WASHINGTON, D.C. — In a sweeping effort to restore financial integrity and reduce fraud in America’s healthcare system, the Centers for Medicare & Medicaid Services (CMS) announced a major enforcement initiative to eliminate duplicate enrollments across Medicaid, the Children’s Health Insurance Program (CHIP), and subsidized Affordable Care Act (ACA) plans. The action could save taxpayers up to $14 billion annually.
According to a recent CMS analysis, roughly 2.8 million Americans were enrolled in more than one public health insurance program in 2024. This includes 1.2 million individuals enrolled in Medicaid or CHIP in multiple states, and 1.6 million who simultaneously held coverage under both Medicaid/CHIP and subsidized ACA Exchange plans. Federal law prohibits individuals from being covered by multiple programs at once, but oversight gaps—particularly during the COVID-era continuous coverage policies—have allowed this issue to grow unchecked.
The crackdown follows the enactment of the One Big Beautiful Bill Act, which granted CMS expanded tools to detect and eliminate duplicate coverage. “HHS staff uncovered millions of Americans who were illegally or improperly enrolled in Medicaid and ACA plans,” said U.S. Health and Human Services Secretary Robert F. Kennedy, Jr. “Under the Trump Administration, we will no longer tolerate waste, fraud, and abuse at the expense of our most vulnerable citizens.”
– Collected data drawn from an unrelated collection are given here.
Background: an optimization exercise with open tools, aiming at small area and a short achievable clock period. Do not read the settings as production practice. The RTL was checked by simulation tests, not by an equivalence proof against the original design. Power is estimated from default activity; no workload was simulated.

File: config.mk
export PLATFORM = sky130hd
export DESIGN_NAME = wallaceMulTop
export DESIGN_NICKNAME = wallaceMulTop
export VERILOG_FILES = /design/flow/design.v
export SDC_FILE = /design/flow/constraint.sdc
export NUM_CORES = 4
export LEC_CHECK = 0
export ABC_CLOCK_PERIOD_IN_PS = 2500
export CAP_MARGIN = 20
export CORE_MARGIN = 2
export CORE_UTILIZATION = 60
export SETUP_SLACK_MARGIN = 2.1
export SLEW_MARGIN = 20
export SYNTH_HIERARCHICAL = 1
File: flow/run.sh
#!/bin/bash
# The standard layout (standard.sh, unchanged synthesis) with two changes:
# the port buffers are plain buf_2 cells instead of the delay buffers that
# buffer_ports picks by default, and the clock tree is built from clkbuf_8 cells without dummy loads.
set -euo pipefail
export BUFFER_PORTS_ARGS="-buffer_cell sky130_fd_sc_hd__buf_2"
export CTS_ARGS="-sink_clustering_enable -repair_clock_nets -buf_list sky130_fd_sc_hd__clkbuf_4 -dont_use_dummy_load -sink_clustering_size 8 -sink_clustering_max_diameter 50"
bash standard.sh > standard.log 2>&1
File: design.v
`timescale 1ns/1ps
package mulPkg;
	localparam int OpWidth   = 16;
	localparam int ProdWidth = 2 * OpWidth;
endpackage
`timescale 1ns/1ps
`timescale 1ns/1ps
module fullAdd (
	input  logic a,
	input  logic b,
	input  logic c,
	output logic s,
	output logic co
);
	assign s  = a ^ b ^ c;
	assign co = (a & b) | (a & c) | (b & c);
endmodule
module halfAdd (
	input  logic a,
	input  logic b,
	output logic s,
	output logic co
);
	assign s  = a ^ b;
	assign co = a & b;
endmodule
module boothEnc (
	input  logic [2:0] b,
	output logic       one,
	output logic       two,
	output logic       neg
);
	assign one = b[1] ^ b[0];
	assign two = (b[2] & ~b[1] & ~b[0]) | (~b[2] & b[1] & b[0]);
	assign neg = b[2];
endmodule
Context: an optimization exercise on an open-source flow, tuned for small area. The choices shown serve that exercise and are no tape-out recipe. Where RTL was checked, it was by simulation tests only, not by an equivalence proof against the original. The RTL of run 1 was laid out without a check of its function. No driver is modelled on the clock port, so clocking that relies on it looks cheaper here than on a real chip. Power figures rest on the tool's default switching activity, not on a simulated workload.

==> flow/config.mk <==
export PLATFORM = sky130hd
export DESIGN_NAME = pool_core_mc
export DESIGN_NICKNAME = pool_core_mc
export VERILOG_FILES = /design/flow/design.v
export SDC_FILE = /design/flow/constraint.sdc
export NUM_CORES = 4
export LEC_CHECK = 0
export ABC_AREA = 1
export CAP_MARGIN = 20
export CORE_MARGIN = 2
export CORE_UTILIZATION = 40
export SLEW_MARGIN = 20
==> flow/constraint.sdc <==
create_clock -name core_clock -period 6.5 [get_ports {clk}]
set_input_delay 1.3000 -clock core_clock [delete_from_list [all_inputs] [get_ports {clk}]]
set_output_delay 1.3000 -clock core_clock [all_outputs]
set_load 0.01 [all_outputs]
==> flow/design.v <==
package pool_pkg;
    typedef enum logic [0:0] {
        POOL_MAX = 1'b0,
        POOL_AVG = 1'b1
    } pool_mode_t;
endpackage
CMS Administrator Dr. Mehmet Oz emphasized the agency’s renewed focus: “We are going to work with states to identify individuals enrolled in multiple programs and fix the duplicate enrollment problem to save taxpayers billions of dollars, while minimizing inappropriate coverage loss.”
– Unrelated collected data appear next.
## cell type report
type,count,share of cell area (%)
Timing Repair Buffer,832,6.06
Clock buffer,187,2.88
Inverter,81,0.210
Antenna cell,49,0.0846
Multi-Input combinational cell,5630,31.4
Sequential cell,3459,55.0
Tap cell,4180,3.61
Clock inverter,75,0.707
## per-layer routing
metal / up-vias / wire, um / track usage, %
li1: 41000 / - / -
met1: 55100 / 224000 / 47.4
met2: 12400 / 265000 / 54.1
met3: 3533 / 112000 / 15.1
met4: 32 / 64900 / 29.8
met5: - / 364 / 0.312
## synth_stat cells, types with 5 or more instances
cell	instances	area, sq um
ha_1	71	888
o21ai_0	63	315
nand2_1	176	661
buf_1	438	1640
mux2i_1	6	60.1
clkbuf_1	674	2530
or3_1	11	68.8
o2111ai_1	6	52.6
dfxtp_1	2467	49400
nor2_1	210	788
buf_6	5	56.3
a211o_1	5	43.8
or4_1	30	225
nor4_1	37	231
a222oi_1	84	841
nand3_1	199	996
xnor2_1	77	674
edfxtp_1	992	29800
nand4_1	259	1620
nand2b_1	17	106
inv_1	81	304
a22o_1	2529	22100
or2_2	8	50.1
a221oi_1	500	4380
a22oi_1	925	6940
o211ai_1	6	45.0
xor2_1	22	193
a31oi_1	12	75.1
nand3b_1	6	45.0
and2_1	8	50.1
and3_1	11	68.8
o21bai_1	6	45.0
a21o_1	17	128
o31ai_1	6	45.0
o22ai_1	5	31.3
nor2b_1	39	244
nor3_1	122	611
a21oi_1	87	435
What follows belongs to an exercise in optimizing a design on an open flow for small area, a short achievable clock period and few clock cycles; a production flow would make more cautious choices. RTL that was checked went through simulation tests only; none was proved equivalent to the original. For runs 1 and 2, only the layout was checked, not whether the RTL still works.

`flow/run.sh`:
```
#!/bin/bash
# The standard layout with two changes:
#  - plain buf_1 cells as the port buffers, instead of the delay buffers that
#    buffer_ports picks by default;
#  - a222oi_1 is not used: its three-high pull-up stack is slow, and the
#    one-hot multiplexers map to a22oi + nand2 instead.
set -euo pipefail
export BUFFER_PORTS_ARGS="-buffer_cell sky130_fd_sc_hd__buf_1"
cp config.mk own_config.mk
echo 'export DONT_USE_CELLS = sky130_fd_sc_hd__a222oi_1' >> own_config.mk
sed "s#DESIGN_CONFIG=[^ ]*#DESIGN_CONFIG=$PWD/own_config.mk#" standard.sh > own_standard.sh
bash own_standard.sh finish > standard.log 2>&1
```
`standard.sh`:
```
#!/bin/bash
# synth_recipe.tcl (not shown) runs the flow's synth.tcl, then flattens the netlist and writes it again
# the make line also repeats each setting of config.mk as NAME=value (left out here)
make -C /OpenROAD-flow-scripts/flow DESIGN_CONFIG=/design/flow/config.mk WORK_HOME=/design/flow/orfs CLKGATE_MAP_FILE= SYNTH_SCRIPT=/design/flow/synth_recipe.tcl "${@:-finish}"
```
`config.mk`:
```
export PLATFORM = sky130hd
export DESIGN_NAME = axi_interconnect
export DESIGN_NICKNAME = axi_interconnect
export VERILOG_FILES = /design/flow/design.v
export SDC_FILE = /design/flow/constraint.sdc
export NUM_CORES = 4
export LEC_CHECK = 0
export CAP_MARGIN = 20
export CORE_AREA = 25 25 175 175
export DIE_AREA = 0 0 200 200
export SETUP_SLACK_MARGIN = 1.9
export SLEW_MARGIN = 20
```
`constraint.sdc`:
```
create_clock -name core_clock -period 4.5 [get_ports {axi_clk}]
set_input_delay 0.9000 -clock core_clock [delete_from_list [all_inputs] [get_ports {axi_clk}]]
set_output_delay 0.9000 -clock core_clock [all_outputs]
set_load 0.01 [all_outputs]
```
Context: an optimization exercise on an open-source flow, tuned for small area, a short achievable clock period and few clock cycles per item. The choices shown serve that exercise and are no tape-out recipe.

==> flow/design.v (excerpt) <==
module arena_bump_allocator_core (
  input  logic                              clk,
  input  logic                              rst_n,
  input  logic                              cfg_valid,
  output logic                              cfg_ready,
  input  logic                              cfg_index,
  input  logic [abump_pkg::ADDR_W-1:0]      cfg_data,
  input  logic                              in_valid,
  output logic                              in_ready,
  input  logic [abump_pkg::FUNC_W-1:0]      in_func,
  input  logic [abump_pkg::OFF_W-1:0]       in_request_size,
  input  logic [abump_pkg::ALIGN_LOG_W-1:0] in_align_log2,
  input  logic [abump_pkg::ADDR_W-1:0]      in_old_address,
  input  logic [abump_pkg::OFF_W-1:0]       in_old_length,
  input  logic [abump_pkg::OFF_W-1:0]       in_snap_current,
  input  logic [abump_pkg::OFF_W-1:0]       in_snap_previous,
  output logic                              out_valid,
  input  logic                              out_ready,
  output logic [abump_pkg::STATUS_W-1:0]    out_status,
  output logic [abump_pkg::ADDR_W-1:0]      out_result_address,
  output logic [abump_pkg::OFF_W-1:0]       out_copy_length,
  output logic [abump_pkg::OFF_W-1:0]       out_clear_offset,
  output logic [abump_pkg::OFF_W-1:0]       out_clear_length,
  output logic [abump_pkg::OFF_W-1:0]       out_current_offset,
  output logic [abump_pkg::OFF_W-1:0]       out_previous_offset
);
Size: ~2100 cells after synthesis, ~300 I/O pins, roughly 17000 µm² of cells after synthesis.
Settings: LEC_CHECK=0, CAP_MARGIN=20, CORE_MARGIN=2, CORE_UTILIZATION=40, SETUP_SLACK_MARGIN=2.5, SLEW_MARGIN=20, TNS_END_PERCENT=100; clock period 9.0 ns.
standard.sh (not shown) runs the stock make flow with config.mk's settings and CLKGATE_MAP_FILE= SYNTH_SCRIPT=/design/flow/synth_recipe.tcl, a recipe that flattens the netlist after the stock synthesis.
==> flow/flow/run.sh <==
#!/bin/bash
# Standard layout, with the port buffers made as buf_1 cells instead of the
# delay-cell buffers buffer_ports picks by default.
cp standard.sh standard_sh.txt
export BUFFER_PORTS_ARGS="-buffer_cell sky130_fd_sc_hd__buf_1"
bash standard.sh > standard.log 2>&1
The starting point finished with timing, DRC and antenna clean.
The new effort will focus on three key areas:
- Multiple Medicaid Enrollments: CMS will provide states with lists of individuals enrolled in Medicaid or CHIP in more than one state and request that states verify eligibility.
- Dual Medicaid and Federally Facilitated Exchange Coverage: Individuals enrolled in both programs with subsidies will be contacted. If no action is taken within 30 days, their Exchange subsidies will be terminated.
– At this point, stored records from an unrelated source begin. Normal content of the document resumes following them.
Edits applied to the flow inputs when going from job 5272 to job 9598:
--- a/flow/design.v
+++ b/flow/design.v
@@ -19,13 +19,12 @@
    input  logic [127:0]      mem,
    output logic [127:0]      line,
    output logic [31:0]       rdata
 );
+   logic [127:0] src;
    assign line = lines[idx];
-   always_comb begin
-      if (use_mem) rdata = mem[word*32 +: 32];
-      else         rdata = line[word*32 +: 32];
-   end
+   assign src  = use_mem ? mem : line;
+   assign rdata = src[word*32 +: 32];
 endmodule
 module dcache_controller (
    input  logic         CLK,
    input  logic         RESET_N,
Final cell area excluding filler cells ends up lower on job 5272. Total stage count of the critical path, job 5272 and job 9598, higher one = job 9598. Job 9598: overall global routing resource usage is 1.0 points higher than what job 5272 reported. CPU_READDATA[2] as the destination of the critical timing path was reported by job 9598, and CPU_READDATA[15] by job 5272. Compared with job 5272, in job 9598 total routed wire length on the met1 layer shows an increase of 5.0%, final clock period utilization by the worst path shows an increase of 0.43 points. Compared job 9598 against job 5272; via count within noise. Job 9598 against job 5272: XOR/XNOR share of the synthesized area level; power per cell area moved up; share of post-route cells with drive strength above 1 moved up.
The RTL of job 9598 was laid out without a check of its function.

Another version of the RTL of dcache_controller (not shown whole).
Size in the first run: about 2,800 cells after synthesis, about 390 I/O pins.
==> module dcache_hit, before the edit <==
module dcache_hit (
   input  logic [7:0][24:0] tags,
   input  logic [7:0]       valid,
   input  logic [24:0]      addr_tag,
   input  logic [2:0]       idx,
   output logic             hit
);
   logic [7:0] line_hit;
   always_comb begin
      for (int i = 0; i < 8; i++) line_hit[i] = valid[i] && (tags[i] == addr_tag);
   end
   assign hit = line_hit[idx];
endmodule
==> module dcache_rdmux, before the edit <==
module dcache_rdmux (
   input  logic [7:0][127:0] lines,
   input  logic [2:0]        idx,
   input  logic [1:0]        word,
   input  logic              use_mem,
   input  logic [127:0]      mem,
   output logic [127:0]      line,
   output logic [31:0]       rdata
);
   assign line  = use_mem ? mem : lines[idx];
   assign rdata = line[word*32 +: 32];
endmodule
- Dual Medicaid and State-Based Exchange Coverage: CMS will work with state-run Exchanges to review enrollment data and establish corrective processes similar to those used at the federal level.
While CMS aims to prevent coverage disruptions, the agency will require states to complete eligibility redeterminations by late fall. Additional guidance will be issued in early August.
The Biden Administration previously paused enforcement of these checks during the COVID public health emergency, citing a need to maintain continuous coverage. That policy has now been reversed.
With ongoing support from data scientists and new statutory mandates under the One Big Beautiful Bill Act, CMS is expanding the scope and frequency of its Medicaid Periodic Data Matching program to safeguard public funds. The agency reaffirmed its commitment to ensuring that those eligible for coverage receive it—without paying twice for the same care.